GlaxoSmithKline and Boehringer Ingelheim announced today that the companies have signed a letter of intent for an accelerated development programme for a co-package for Combivir® (lamivudine/zidovudine) and Viramune® (nevirapine) for chronic treatment of HIV infection in the developing world.

Given the complexities of providing HIV care and treatment in the developing world, GSK and Boehringer Ingelheim support efforts to simplify treatment regimens and improve access to antiretrovirals (ARV) to people living with HIV.

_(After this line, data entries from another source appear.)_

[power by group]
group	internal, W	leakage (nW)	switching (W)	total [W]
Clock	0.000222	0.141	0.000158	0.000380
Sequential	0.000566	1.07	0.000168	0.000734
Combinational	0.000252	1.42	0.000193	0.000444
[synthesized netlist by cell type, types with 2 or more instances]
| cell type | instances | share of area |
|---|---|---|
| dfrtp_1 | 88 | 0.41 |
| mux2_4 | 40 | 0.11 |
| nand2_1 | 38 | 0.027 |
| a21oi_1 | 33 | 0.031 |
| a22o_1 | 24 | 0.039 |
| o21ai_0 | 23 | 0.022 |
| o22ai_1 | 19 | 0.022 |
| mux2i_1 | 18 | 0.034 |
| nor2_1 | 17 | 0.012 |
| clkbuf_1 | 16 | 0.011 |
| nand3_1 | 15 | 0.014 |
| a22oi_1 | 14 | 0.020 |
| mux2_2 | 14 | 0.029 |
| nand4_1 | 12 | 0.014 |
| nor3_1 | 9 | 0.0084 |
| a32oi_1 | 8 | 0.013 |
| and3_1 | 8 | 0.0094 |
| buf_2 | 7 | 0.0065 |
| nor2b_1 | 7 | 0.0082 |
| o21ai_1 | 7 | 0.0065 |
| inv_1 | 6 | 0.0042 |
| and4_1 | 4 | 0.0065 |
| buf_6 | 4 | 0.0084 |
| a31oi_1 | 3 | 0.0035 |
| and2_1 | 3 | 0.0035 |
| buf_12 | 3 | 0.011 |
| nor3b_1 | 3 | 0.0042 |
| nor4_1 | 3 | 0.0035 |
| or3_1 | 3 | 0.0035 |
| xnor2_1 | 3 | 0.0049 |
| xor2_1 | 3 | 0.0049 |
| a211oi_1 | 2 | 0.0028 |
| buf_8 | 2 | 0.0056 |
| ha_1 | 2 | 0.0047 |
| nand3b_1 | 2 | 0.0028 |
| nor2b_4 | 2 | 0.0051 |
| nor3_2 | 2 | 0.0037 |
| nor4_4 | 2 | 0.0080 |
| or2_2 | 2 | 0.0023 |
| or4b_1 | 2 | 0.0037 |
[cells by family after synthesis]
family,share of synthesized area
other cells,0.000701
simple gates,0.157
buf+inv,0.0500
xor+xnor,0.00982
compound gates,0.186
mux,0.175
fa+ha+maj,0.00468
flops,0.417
<file path="src/rtl/hrif_pkg.sv">
package hrif_pkg;

    localparam int HRIF_ADDR_W  = 3;
    localparam int HRIF_DATA_W  = 8;
    localparam int HRIF_CAUSES  = 4;
    localparam int HRIF_IRR_IDX = 0;

    typedef enum logic {
        STYLE_STROBE_RW = 1'b0,
        STYLE_SPLIT_RW  = 1'b1
    } bus_style_e;

    // snapshot of the host control pins for one clock
    typedef struct packed {
        logic cs_n;
        logic pin_a;
        logic pin_b;
    } ctl_pins_t;

    function automatic logic read_qualified(bus_style_e st, ctl_pins_t p);
        if (st == STYLE_STROBE_RW)
            return !p.cs_n && p.pin_a && p.pin_b;
        else
            return !p.cs_n && !p.pin_a;
    endfunction

    function automatic logic write_closing(bus_style_e st, ctl_pins_t prev, ctl_pins_t cur);
        if (st == STYLE_STROBE_RW)
            return !prev.cs_n && prev.pin_a && !prev.pin_b && !cur.pin_a;
        else
            return !prev.cs_n && !prev.pin_b && cur.pin_b;
    endfunction

endpackage

</file>
<file path="src/rtl/hrif_strobe_decode.sv">
module hrif_strobe_decode
    import hrif_pkg::*;
#(
    parameter int AW = HRIF_ADDR_W,
    parameter int DW = HRIF_DATA_W
) (
    input  logic          clk,
    input  logic          rst_n,
    input  bus_style_e    style,
    input  ctl_pins_t     pins,
    input  logic [AW-1:0] addr,
    input  logic [DW-1:0] wdata,
    output logic          rd_act,
    output logic          rd_end,
    output logic          wr_fire,
    output logic [AW-1:0] wr_addr,
    output logic [DW-1:0] wr_data
);

    ctl_pins_t     pins_q;
    logic          rd_q;
    logic [AW-1:0] addr_q;
    logic [DW-1:0] data_q;

    always_ff @(posedge clk) begin
        if (!rst_n) begin
            pins_q <= '{cs_n: 1'b1, pin_a: 1'b0, pin_b: 1'b1};
            rd_q   <= 1'b0;
            addr_q <= '0;
            data_q <= '0;
        end else begin
            pins_q <= pins;
            rd_q   <= rd_act;
            addr_q <= addr;
            data_q <= wdata;
        end
    end

    always_comb begin
        rd_act  = read_qualified(style, pins);
        rd_end  = rd_q && !rd_act;
        wr_fire = write_closing(style, pins_q, pins);
        wr_addr = addr_q;
        wr_data = data_q;
    end


    wr_single_chk: assert property (@(posedge clk) disable iff (!rst_n)
        wr_fire |=> !wr_fire);


    wr_needs_cs_chk: assert property (@(posedge clk) disable iff (!rst_n)
        wr_fire |-> $past(!pins.cs_n));

endmodule

</file>
<file path="src/rtl/hrif_scratch.sv">
module hrif_scratch #(
    parameter int AW = 3,
    parameter int DW = 8
) (
    input  logic          clk,
    input  logic          rst_n,
    input  logic          wr_en,
    input  logic [AW-1:0] wr_addr,
    input  logic [DW-1:0] wr_data,
    input  logic [AW-1:0] rd_addr,
    output logic [DW-1:0] rd_data
);

    localparam int NREG = 1 << AW;

    logic [DW-1:0] mem [1:NREG-1];

    for (genvar i = 1; i < NREG; i++) begin : g_cell
        always_ff @(posedge clk) begin
            if (!rst_n)
                mem[i] <= '0;
            else if (wr_en && wr_addr == AW'(i))
                mem[i] <= wr_data;
        end
    end

    always_comb begin
        rd_data = '0;
        for (int k = 1; k < NREG; k++)
            if (rd_addr == AW'(k)) rd_data = mem[k];
    end


    scratch_store_chk: assert property (@(posedge clk) disable iff (!rst_n)
        (wr_en && wr_addr != '0) |=> mem[$past(wr_addr)] == $past(wr_data));

endmodule

</file>
<file path="src/rtl/hrif_irq_status.sv">
module hrif_irq_status #(
    parameter int NC = 4
) (
    input  logic          clk,
    input  logic          rst_n,
    input  logic [NC-1:0] cause_in,
    input  logic          rd_sel,
    input  logic          rd_end,
    output logic [NC-1:0] status,
    output logic          irq
);

    logic [NC-1:0] pend;
    logic [NC-1:0] shown;
    logic          seen;

    always_ff @(posedge clk) begin
        if (!rst_n) begin
            pend  <= '0;
            shown <= '0;
            seen  <= 1'b0;
        end else begin
            if (rd_sel) begin
                shown <= pend;
                seen  <= 1'b1;
            end
            if (rd_end && seen) begin
                pend <= (pend & ~shown) | cause_in;
                seen <= 1'b0;
            end else begin
                pend <= pend | cause_in;
            end
        end
    end

    assign status = pend;
    assign irq    = |pend;


    irq_on_cause_chk: assert property (@(posedge clk) disable iff (!rst_n)
        (|cause_in) |=> irq);


    cause_kept_chk: assert property (@(posedge clk) disable iff (!rst_n)
        (|cause_in) |=> ((pend & $past(cause_in)) == $past(cause_in)));


    clear_shown_chk: assert property (@(posedge clk) disable iff (!rst_n)
        (rd_end && seen && cause_in == '0) |=> ((pend & $past(shown)) == '0));

endmodule

</file>
<file path="src/rtl/host_regif.sv">
module host_regif
    import hrif_pkg::*;
#(
    parameter int AW = HRIF_ADDR_W,
    parameter int DW = HRIF_DATA_W,
    parameter int NC = HRIF_CAUSES
) (
    input  logic          clk,
    input  logic          rst_n,
    input  logic          bus_style,
    input  logic          cs_n,
    input  logic          strb_a,
    input  logic          strb_b,
    input  logic [AW-1:0] addr,
    input  logic [DW-1:0] data_in,
    output logic [DW-1:0] data_out,
    output logic          data_oe,
    input  logic [NC-1:0] cause_in,
    output logic          irq
);

    localparam logic [AW-1:0] IRR_ADDR = AW'(HRIF_IRR_IDX);

    bus_style_e    style;
    ctl_pins_t     pins;
    logic          rd_act, rd_end, wr_fire;
    logic [AW-1:0] wr_addr;
    logic [DW-1:0] wr_data, scratch_q, rd_mux;
    logic [NC-1:0] status;

    assign style = bus_style_e'(bus_style);
    assign pins  = '{cs_n: cs_n, pin_a: strb_a, pin_b: strb_b};

    hrif_strobe_decode #(.AW(AW), .DW(DW)) u_decode (
        .clk(clk), .rst_n(rst_n), .style(style), .pins(pins),
        .addr(addr), .wdata(data_in),
        .rd_act(rd_act), .rd_end(rd_end),
        .wr_fire(wr_fire), .wr_addr(wr_addr), .wr_data(wr_data)
    );

    hrif_scratch #(.AW(AW), .DW(DW)) u_scratch (
        .clk(clk), .rst_n(rst_n),
        .wr_en(wr_fire && wr_addr != IRR_ADDR),
        .wr_addr(wr_addr), .wr_data(wr_data),
        .rd_addr(addr), .rd_data(scratch_q)
    );

    hrif_irq_status #(.NC(NC)) u_irq (
        .clk(clk), .rst_n(rst_n), .cause_in(cause_in),
        .rd_sel(rd_act && addr == IRR_ADDR), .rd_end(rd_end),
        .status(status), .irq(irq)
    );

    always_comb begin
        rd_mux   = (addr == IRR_ADDR) ? {{(DW-NC){1'b0}}, status} : scratch_q;
        data_oe  = rd_act;
        data_out = data_oe ? rd_mux : '0;
    end


    oe_gated_chk: assert property (@(posedge clk) disable iff (!rst_n)
        data_oe |-> !cs_n);


    irr_upper_zero_chk: assert property (@(posedge clk) disable iff (!rst_n)
        (data_oe && addr == IRR_ADDR) |-> data_out[DW-1:NC] == '0);

endmodule

</file>
`config.mk`:
```
export PLATFORM = sky130hd
export DESIGN_NAME = queue_resize_ctrl
export DESIGN_NICKNAME = d
export VERILOG_FILES = /design/src/rtl/rsz_pkg.sv /design/src/rtl/rsz_quantum_timer.sv /design/src/rtl/rsz_commit_tally.sv /design/src/rtl/rsz_decide.sv /design/src/rtl/queue_resize_ctrl.sv
export SDC_FILE = /design/constraint.sdc
export NUM_CORES = 1
export LEC_CHECK = 0
export BUFFER_PORTS_ARGS = -buffer_cell sky130_fd_sc_hd__buf_2
export CORE_MARGIN = 3
export CORE_UTILIZATION = 51
export CTS_CLUSTER_SIZE = 16
export DETAILED_ROUTE_END_ITERATION = 10
export GPL_ROUTABILITY_DRIVEN = 0
export PLACE_DENSITY = 0.84
export SETUP_SLACK_MARGIN = 0.02
export SYNTH_ARGS = -nofsm -noshare
export SYNTH_HDL_FRONTEND = slang
export SYNTH_SLANG_ARGS = --single-unit
```
`constraint.sdc`:
```
create_clock -name clk -period 3.1 [get_ports clk]
set_clock_uncertainty 0.15 [all_clocks]
set_input_delay 0.31 -clock clk [delete_from_list [all_inputs] [get_ports clk]]
set_output_delay 0.31 -clock clk [all_outputs]
set_load 0.01 [all_outputs]
```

GSK and Boehringer Ingelheim have initiated contact with the US Food & Drug Administration (FDA) on development of the co-package under the new draft FDA guidance1 designed ultimately to increase treatment options for HIV in the developing world. The availability of the Combivir-Viramune co-package is contingent upon approval by appropriate regulatory authorities and execution of a definitive agreement. "We have made substantial progress with our strategy to co-package Combivir and Viramune," said Lynn Marks, MD, Senior Vice President of Infectious Diseases, GlaxoSmithKline. "We continue our commitment to address the HIV/AIDS challenges in the developing world. Both companies believe that patients can benefit from a co-package that simplifies treatment.”

"The co-package of Viramune and Combivir is the most expeditious strategy for facilitating access to HIV treatment in the developing world. In practice, the Viramune- Combivir co-package will facilitate distribution and delivery of a recognised triple therapy to patients in need." said Dr. Alessandro Banchi, Chairman of the Board of Managing Directors at Boehringer Ingelheim.

The Combivir and Viramune combination regimen is a well-established, safe and effective treatment for HIV. This combination is recommended by the World Health Organization as a first-line regimen in its treatment guidelines for developing countries published in December 2003.